Let $\mathcal{C}$ be a symmetric monoidal closed category. My question is the following:
Given three objects $X$, $Y$ and $Z$, and a morphism $f \colon Y \to Z$ in $\mathcal{C}$, does it necessarily exist a morphism from $X \multimap Y$ to $X \multimap Z$ in $\mathcal{C}$?
By $X \multimap Y$ I denote the internal hom object of $X$ and $Y$, also denoted by $[X,Y]$ in some contexts.
I know that the answer to my question is positive in the category $\mathbf{Set}$ of sets (which is symmetric monoidal closed), where $X \multimap Y = Y^X$ is the set of functions from $X$ to $Y$: in this case, given $f \colon Y \to Z$, the morphism from $X \multimap Y$ to $X \multimap Z$ is just the function associating with every $g \colon X \to Y$ the function $f \circ g \colon X \to Z$.
My question is related to the study of linear logic, since symmetric monoidal closed categories provide a natural interpretation of the multiplicative intuitionistic fragment of linear logic.
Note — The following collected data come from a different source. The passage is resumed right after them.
## src/rtl/cv3_maxpool2_if.sv

```systemverilog
// ============================================================================
// Module      : cv3_maxpool2_if
// Description : Column-stream bundle between the conv stage, the 2x2 max-pool
//               stage and the next layer's column buffer.
// Revision    : 1.0 - initial release
// ============================================================================
`default_nettype none

interface cv3_maxpool2_if #(
  parameter int DATA_WIDTH   = 16,
  parameter int IN_COL_SIZE  = 10,
  parameter int OUT_COL_SIZE = IN_COL_SIZE / 2
);
  logic                                     valid_in;
  logic [IN_COL_SIZE-1:0][DATA_WIDTH-1:0]   input_column;
  logic [OUT_COL_SIZE-1:0][DATA_WIDTH-1:0]  output_column;
  logic                                     valid_out;
  logic                                     frame_done;

  // Producer of input columns / consumer of pooled columns
  modport master (
    output valid_in,
    output input_column,
    input  output_column,
    input  valid_out,
    input  frame_done
  );

  // The pooling stage itself
  modport slave (
    input  valid_in,
    input  input_column,
    output output_column,
    output valid_out,
    output frame_done
  );
endinterface

`default_nettype wire

```

## src/rtl/cv3_maxpool2.sv

```systemverilog
// ============================================================================
// Module      : cv3_maxpool2
// Description : 2x2 stride-2 max-pool over a stream of FP16 columns with
//               optional ReLU; one pooled half-height column per input pair.
// Revision    : 1.0 - initial release
// ============================================================================
`default_nettype none

module cv3_maxpool2 #(
  parameter int DATA_WIDTH  = 16,
  parameter int IN_COL_SIZE = 10,
  parameter int IMG_COLS    = 10,
  parameter int RELU_EN     = 1
) (
  input  wire             clk,
  input  wire             rst,
  cv3_maxpool2_if.slave   bus
);

  localparam int OUT_COL_SIZE = IN_COL_SIZE / 2;
  localparam int CNT_W        = (IMG_COLS > 2) ? $clog2(IMG_COLS) : 1;
  localparam logic [CNT_W-1:0] LAST_COL = CNT_W'(IMG_COLS - 1);

  typedef enum logic [0:0] {
    EVEN = 1'b0,
    ODD  = 1'b1
  } phase_t;

  typedef logic [IN_COL_SIZE-1:0][DATA_WIDTH-1:0]  in_col_t;
  typedef logic [OUT_COL_SIZE-1:0][DATA_WIDTH-1:0] out_col_t;

  phase_t     phase_q, phase_d;
  logic [CNT_W-1:0] col_cnt_q, col_cnt_d;
  in_col_t    hold_q, hold_d;
  out_col_t   out_q, out_d;
  logic       valid_q, valid_d;
  logic       frame_done_q, frame_done_d;
  out_col_t   pool_max;

  // Map FP16 onto a key whose unsigned order matches numeric order
  // (negatives inverted, positives lifted above them; +0 sorts above -0).
  function automatic logic [DATA_WIDTH-1:0] ord_key(input logic [DATA_WIDTH-1:0] x);
    return x[DATA_WIDTH-1] ? ~x : (x | {1'b1, {(DATA_WIDTH-1){1'b0}}});
  endfunction

  function automatic logic [DATA_WIDTH-1:0] fp_max(input logic [DATA_WIDTH-1:0] a,
                                                   input logic [DATA_WIDTH-1:0] b);
    return (ord_key(a) >= ord_key(b)) ? a : b;
  endfunction

  // Per output row: max over the 2x2 window (held column + current column), then ReLU
  for (genvar k = 0; k < OUT_COL_SIZE; k++) begin : g_pool
    logic [DATA_WIDTH-1:0] max_hold;
    logic [DATA_WIDTH-1:0] max_in;
    logic [DATA_WIDTH-1:0] max_all;

    assign max_hold = fp_max(hold_q[2*k], hold_q[2*k+1]);
    assign max_in   = fp_max(bus.input_column[2*k], bus.input_column[2*k+1]);
    assign max_all  = fp_max(max_hold, max_in);
    // A set sign bit (including -0) is clamped to +0 when ReLU is enabled
    assign pool_max[k] = ((RELU_EN != 0) && max_all[DATA_WIDTH-1]) ? '0 : max_all;
  end

  // Next-state: phase toggles per column, column counter wraps at frame end
  always_comb begin
    phase_d      = phase_q;
    col_cnt_d    = col_cnt_q;
    hold_d       = hold_q;
    out_d        = out_q;
    valid_d      = 1'b0;
    frame_done_d = 1'b0;

    if (bus.valid_in) begin
      case (phase_q)
        EVEN: begin
          hold_d  = bus.input_column;
          phase_d = ODD;
        end
        ODD: begin
          out_d   = pool_max;
          valid_d = 1'b1;
          phase_d = EVEN;
        end
        default: phase_d = EVEN;
      endcase

      if (col_cnt_q == LAST_COL) begin
        col_cnt_d    = '0;
        // Re-align pairing at every frame boundary
        phase_d      = EVEN;
        frame_done_d = (phase_q == ODD);
      end else begin
        col_cnt_d = col_cnt_q + CNT_W'(1);
      end
    end
  end

  // State and output registers; reset discards any half-collected pair
  always_ff @(posedge clk or posedge rst) begin
    if (rst) begin
      phase_q      <= EVEN;
      col_cnt_q    <= '0;
      hold_q       <= '0;
      out_q        <= '0;
      valid_q      <= 1'b0;
      frame_done_q <= 1'b0;
    end else begin
      phase_q      <= phase_d;
      col_cnt_q    <= col_cnt_d;
      hold_q       <= hold_d;
      out_q        <= out_d;
      valid_q      <= valid_d;
      frame_done_q <= frame_done_d;
    end
  end

  assign bus.output_column = out_q;
  assign bus.valid_out     = valid_q;
  assign bus.frame_done    = frame_done_q;

endmodule

`default_nettype wire

```

## src/flat_wrapper.sv

```systemverilog
// flat-port wrapper written by rule: the top's interface ports become plain ports
module cv3_maxpool2_flat 
#(
  parameter int DATA_WIDTH  = 16,
  parameter int IN_COL_SIZE = 10,
  parameter int IMG_COLS    = 10,
  parameter int RELU_EN     = 1
)
  (clk, rst, bus_valid_in, bus_input_column, bus_output_column, bus_valid_out, bus_frame_done);
  cv3_maxpool2_if #(.DATA_WIDTH(DATA_WIDTH), .IN_COL_SIZE(IN_COL_SIZE)) bus_i ();
  input  wire clk;
  input  wire rst;
  input wire logic [$bits(bus_i.valid_in)-1:0] bus_valid_in;
  input wire logic [$bits(bus_i.input_column)-1:0] bus_input_column;
  output wire logic [$bits(bus_i.output_column)-1:0] bus_output_column;
  output wire logic [$bits(bus_i.valid_out)-1:0] bus_valid_out;
  output wire logic [$bits(bus_i.frame_done)-1:0] bus_frame_done;
  assign bus_i.valid_in = bus_valid_in;
  assign bus_i.input_column = bus_input_column;
  assign bus_output_column = bus_i.output_column;
  assign bus_valid_out = bus_i.valid_out;
  assign bus_frame_done = bus_i.frame_done;
  cv3_maxpool2 #(.DATA_WIDTH(DATA_WIDTH), .IN_COL_SIZE(IN_COL_SIZE), .IMG_COLS(IMG_COLS), .RELU_EN(RELU_EN)) u_core (.clk(clk), .rst(rst), .bus(bus_i));
endmodule
```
Yes. The internal hom constitutes a bifunctor $(-)\multimap (-):\mathcal{C}^{\mathrm{op}}\times \mathcal{C}\to \mathcal{C}$, just as in $\mathbf{Set}$. This follows from the adjunction isomorphism between the internal hom and the tensor, and the fact that the tensor is a bifunctor.
More formally, given $f:Y\to Z$, the postcomposition morphism $X\multimap f:X\multimap Y\to X\multimap Z$ must correspond to a morphism $(X\multimap Y)\otimes X\to Z$. The morphism that answers to that description is the composition $f\circ \mathrm{ev}$, where $\mathrm{ev}:(X\multimap Y)\otimes X\to Y$ is the evaluation map, the counit of the hom-tensor adjunction. So, morally, the map is simply $(X\multimap f)(g)(x)=f(g(x))$, as one would hope.